"""
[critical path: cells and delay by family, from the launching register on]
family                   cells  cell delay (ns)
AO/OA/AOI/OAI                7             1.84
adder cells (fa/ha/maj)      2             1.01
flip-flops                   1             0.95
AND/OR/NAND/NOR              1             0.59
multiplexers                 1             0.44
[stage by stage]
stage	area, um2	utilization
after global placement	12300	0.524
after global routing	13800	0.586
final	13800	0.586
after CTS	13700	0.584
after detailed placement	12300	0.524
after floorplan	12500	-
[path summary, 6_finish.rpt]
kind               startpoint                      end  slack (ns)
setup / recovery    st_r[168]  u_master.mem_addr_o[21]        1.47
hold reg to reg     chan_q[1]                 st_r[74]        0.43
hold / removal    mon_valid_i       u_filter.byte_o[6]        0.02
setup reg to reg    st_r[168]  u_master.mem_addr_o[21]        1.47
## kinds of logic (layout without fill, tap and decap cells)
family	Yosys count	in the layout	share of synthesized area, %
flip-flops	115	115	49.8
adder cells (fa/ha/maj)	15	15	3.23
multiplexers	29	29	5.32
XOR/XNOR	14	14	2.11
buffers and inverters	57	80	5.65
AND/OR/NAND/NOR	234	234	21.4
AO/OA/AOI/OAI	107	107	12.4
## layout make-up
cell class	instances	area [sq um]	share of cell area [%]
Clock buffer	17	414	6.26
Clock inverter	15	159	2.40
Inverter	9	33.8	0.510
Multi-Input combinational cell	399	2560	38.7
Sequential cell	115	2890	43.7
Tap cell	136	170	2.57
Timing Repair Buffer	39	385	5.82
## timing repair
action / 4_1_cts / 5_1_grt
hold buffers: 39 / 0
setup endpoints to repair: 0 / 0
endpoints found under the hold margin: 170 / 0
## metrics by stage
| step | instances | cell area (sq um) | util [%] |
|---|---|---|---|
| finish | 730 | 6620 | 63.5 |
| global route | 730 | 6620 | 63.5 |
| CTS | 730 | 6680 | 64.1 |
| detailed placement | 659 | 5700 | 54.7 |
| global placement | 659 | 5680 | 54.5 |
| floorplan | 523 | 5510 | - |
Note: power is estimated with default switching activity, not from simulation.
===== src/hdl/misc_cfg_pkg.sv =====
// Constants, types and field layout of the system configuration register bank
//==========================================================================
// What this block does
// RULE1 - Crypto memory base is 7 bits, each unit one 1KB page, up to 127KB
// RULE2 - Crypto 2KB window wraps modulo 128KB; base 0x7F splits top and bottom
// RULE3 - Four-bit lamp current trim, bits 9 to 6, drives the driver trim
// RULE4 - Each lamp takes pulse channel or breathing source, passed only when on
// RULE5 - Fine count copy captured at sleep entry and restored at wake-up
// RULE6 - Software touches the copy only while radio sleeps; awake writes are inert
// RULE7 - Output divider bits 14 to 8, zero means one, resets to 0x1
// RULE8 - Loop divider bits 6 to 0, zero means one, resets to 0x6
// RULE9 - Regulator reference hold bit 2: 0 tracks, 1 holds sampled value
// RULE10 - VCO current bit 14: 0 manual setting, 1 calibration result
// RULE11 - Phase detector delay bits 13 to 12, reset code 2 (1.13 ns)
// RULE12 - Precharge released start delay times 48 ns after synth enable
// RULE13 - Synth enable and regulator enable are plain levels, reset to 0
// RULE14 - Reserved bits read zero and ignore writes
package misc_cfg_pkg;

    //==================================================================
    // Register offsets
    localparam logic [31:0] OFF_MEM_BASE = 32'h5000330a;
    localparam logic [31:0] OFF_LAMP = 32'h5000330c;
    localparam logic [31:0] OFF_FINE = 32'h5000330e;
    localparam logic [31:0] OFF_PLL1 = 32'h50003310;
    localparam logic [31:0] OFF_PLL2 = 32'h50003312;
    localparam logic [31:0] OFF_PLL3 = 32'h50003314;

    //==================================================================
    // Field positions
    localparam int TRIM_LSB = 6;
    localparam int ON_LSB = 3;
    localparam int SRC_LSB = 0;
    localparam int RDIV_LSB = 8;
    localparam int HOLD_BIT = 2;
    localparam int LDO_BIT = 1;
    localparam int PLL_EN_BIT = 0;
    localparam int VCO_BIT = 14;
    localparam int PDEL_LSB = 12;
    localparam int NDIV_LSB = 0;
    localparam int RECAL_BIT = 15;
    localparam int SDEL_LSB = 10;
    localparam int PAGE_BITS = 10;

    //==================================================================
    // Reset values
    localparam logic [6:0] RST_BASE = 7'h00;
    localparam logic [9:0] RST_LAMP = 10'h000;
    localparam logic [9:0] RST_FINE = 10'h000;
    localparam logic [6:0] RST_RDIV = 7'h01;
    localparam logic [6:0] RST_NDIV = 7'h06;
    localparam logic [1:0] RST_PDEL = 2'h2;
    localparam logic [4:0] RST_SDEL = 5'h0f;

    //==================================================================
    // Timing
    localparam int CLK_PERIOD_NS = 20;
    localparam int SDEL_LSB_NS = 48;
    localparam logic [10:0] CLK_STEP_NS = 11'(CLK_PERIOD_NS);
    localparam logic [5:0] SDEL_STEP_NS = 6'(SDEL_LSB_NS);

    //==================================================================
    // Types
    typedef enum logic [1:0] {
        PRE_IDLE = 2'b00,
        PRE_WAIT = 2'b01,
        PRE_DONE = 2'b10
    } pre_e;

    typedef struct packed {
        logic [3:0] trim;
        logic [2:0] lamp;
    } lamp_out_s;

    typedef struct packed {
        logic [6:0] out_div;
        logic [6:0] loop_div;
        logic ref_hold;
        logic reg_on;
        logic synth_on;
        logic vco_auto;
        logic [1:0] pd_delay;
        logic recal;
        logic precharge_off;
    } pll_ctrl_s;

    typedef struct packed {
        logic [6:0] base;
        logic [9:0] lamp;
        logic [9:0] fine;
        logic [6:0] rdiv;
        logic hold;
        logic ldo;
        logic pll_en;
        logic vco_auto;
        logic [1:0] pdel;
        logic [6:0] ndiv;
        logic recal;
        logic [4:0] sdel;
        pre_e pre;
        logic [10:0] ns;
        logic [15:0] rdata;
        logic [16:0] maddr;
        logic [2:0] lamps;
        logic [9:0] rest;
        logic load;
    } state_s;

endpackage : misc_cfg_pkg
"""
HOW TO COMPLETE THIS TASK: Line by line, reproduce the material exactly.

WRITTEN SOLUTION:
[critical path: cells and delay by family, from the launching register on]
family                   cells  cell delay (ns)
AO/OA/AOI/OAI                7             1.84
adder cells (fa/ha/maj)      2             1.01
flip-flops                   1             0.95
AND/OR/NAND/NOR              1             0.59
multiplexers                 1             0.44
[stage by stage]
stage	area, um2	utilization
after global placement	12300	0.524
after global routing	13800	0.586
final	13800	0.586
after CTS	13700	0.584
after detailed placement	12300	0.524
after floorplan	12500	-
[path summary, 6_finish.rpt]
kind               startpoint                      end  slack (ns)
setup / recovery    st_r[168]  u_master.mem_addr_o[21]        1.47
hold reg to reg     chan_q[1]                 st_r[74]        0.43
hold / removal    mon_valid_i       u_filter.byte_o[6]        0.02
setup reg to reg    st_r[168]  u_master.mem_addr_o[21]        1.47
## kinds of logic (layout without fill, tap and decap cells)
family	Yosys count	in the layout	share of synthesized area, %
flip-flops	115	115	49.8
adder cells (fa/ha/maj)	15	15	3.23
multiplexers	29	29	5.32
XOR/XNOR	14	14	2.11
buffers and inverters	57	80	5.65
AND/OR/NAND/NOR	234	234	21.4
AO/OA/AOI/OAI	107	107	12.4
## layout make-up
cell class	instances	area [sq um]	share of cell area [%]
Clock buffer	17	414	6.26
Clock inverter	15	159	2.40
Inverter	9	33.8	0.510
Multi-Input combinational cell	399	2560	38.7
Sequential cell	115	2890	43.7
Tap cell	136	170	2.57
Timing Repair Buffer	39	385	5.82
## timing repair
action / 4_1_cts / 5_1_grt
hold buffers: 39 / 0
setup endpoints to repair: 0 / 0
endpoints found under the hold margin: 170 / 0
## metrics by stage
| step | instances | cell area (sq um) | util [%] |
|---|---|---|---|
| finish | 730 | 6620 | 63.5 |
| global route | 730 | 6620 | 63.5 |
| CTS | 730 | 6680 | 64.1 |
| detailed placement | 659 | 5700 | 54.7 |
| global placement | 659 | 5680 | 54.5 |
| floorplan | 523 | 5510 | - |
Note: power is estimated with default switching activity, not from simulation.
===== src/hdl/misc_cfg_pkg.sv =====
// Constants, types and field layout of the system configuration register bank
//==========================================================================
// What this block does
// RULE1 - Crypto memory base is 7 bits, each unit one 1KB page, up to 127KB
// RULE2 - Crypto 2KB window wraps modulo 128KB; base 0x7F splits top and bottom
// RULE3 - Four-bit lamp current trim, bits 9 to 6, drives the driver trim
// RULE4 - Each lamp takes pulse channel or breathing source, passed only when on
// RULE5 - Fine count copy captured at sleep entry and restored at wake-up
// RULE6 - Software touches the copy only while radio sleeps; awake writes are inert
// RULE7 - Output divider bits 14 to 8, zero means one, resets to 0x1
// RULE8 - Loop divider bits 6 to 0, zero means one, resets to 0x6
// RULE9 - Regulator reference hold bit 2: 0 tracks, 1 holds sampled value
// RULE10 - VCO current bit 14: 0 manual setting, 1 calibration result
// RULE11 - Phase detector delay bits 13 to 12, reset code 2 (1.13 ns)
// RULE12 - Precharge released start delay times 48 ns after synth enable
// RULE13 - Synth enable and regulator enable are plain levels, reset to 0
// RULE14 - Reserved bits read zero and ignore writes
package misc_cfg_pkg;

    //==================================================================
    // Register offsets
    localparam logic [31:0] OFF_MEM_BASE = 32'h5000330a;
    localparam logic [31:0] OFF_LAMP = 32'h5000330c;
    localparam logic [31:0] OFF_FINE = 32'h5000330e;
    localparam logic [31:0] OFF_PLL1 = 32'h50003310;
    localparam logic [31:0] OFF_PLL2 = 32'h50003312;
    localparam logic [31:0] OFF_PLL3 = 32'h50003314;

    //==================================================================
    // Field positions
    localparam int TRIM_LSB = 6;
    localparam int ON_LSB = 3;
    localparam int SRC_LSB = 0;
    localparam int RDIV_LSB = 8;
    localparam int HOLD_BIT = 2;
    localparam int LDO_BIT = 1;
    localparam int PLL_EN_BIT = 0;
    localparam int VCO_BIT = 14;
    localparam int PDEL_LSB = 12;
    localparam int NDIV_LSB = 0;
    localparam int RECAL_BIT = 15;
    localparam int SDEL_LSB = 10;
    localparam int PAGE_BITS = 10;

    //==================================================================
    // Reset values
    localparam logic [6:0] RST_BASE = 7'h00;
    localparam logic [9:0] RST_LAMP = 10'h000;
    localparam logic [9:0] RST_FINE = 10'h000;
    localparam logic [6:0] RST_RDIV = 7'h01;
    localparam logic [6:0] RST_NDIV = 7'h06;
    localparam logic [1:0] RST_PDEL = 2'h2;
    localparam logic [4:0] RST_SDEL = 5'h0f;

    //==================================================================
    // Timing
    localparam int CLK_PERIOD_NS = 20;
    localparam int SDEL_LSB_NS = 48;
    localparam logic [10:0] CLK_STEP_NS = 11'(CLK_PERIOD_NS);
    localparam logic [5:0] SDEL_STEP_NS = 6'(SDEL_LSB_NS);

    //==================================================================
    // Types
    typedef enum logic [1:0] {
        PRE_IDLE = 2'b00,
        PRE_WAIT = 2'b01,
        PRE_DONE = 2'b10
    } pre_e;

    typedef struct packed {
        logic [3:0] trim;
        logic [2:0] lamp;
    } lamp_out_s;

    typedef struct packed {
        logic [6:0] out_div;
        logic [6:0] loop_div;
        logic ref_hold;
        logic reg_on;
        logic synth_on;
        logic vco_auto;
        logic [1:0] pd_delay;
        logic recal;
        logic precharge_off;
    } pll_ctrl_s;

    typedef struct packed {
        logic [6:0] base;
        logic [9:0] lamp;
        logic [9:0] fine;
        logic [6:0] rdiv;
        logic hold;
        logic ldo;
        logic pll_en;
        logic vco_auto;
        logic [1:0] pdel;
        logic [6:0] ndiv;
        logic recal;
        logic [4:0] sdel;
        pre_e pre;
        logic [10:0] ns;
        logic [15:0] rdata;
        logic [16:0] maddr;
        logic [2:0] lamps;
        logic [9:0] rest;
        logic load;
    } state_s;

endpackage : misc_cfg_pkg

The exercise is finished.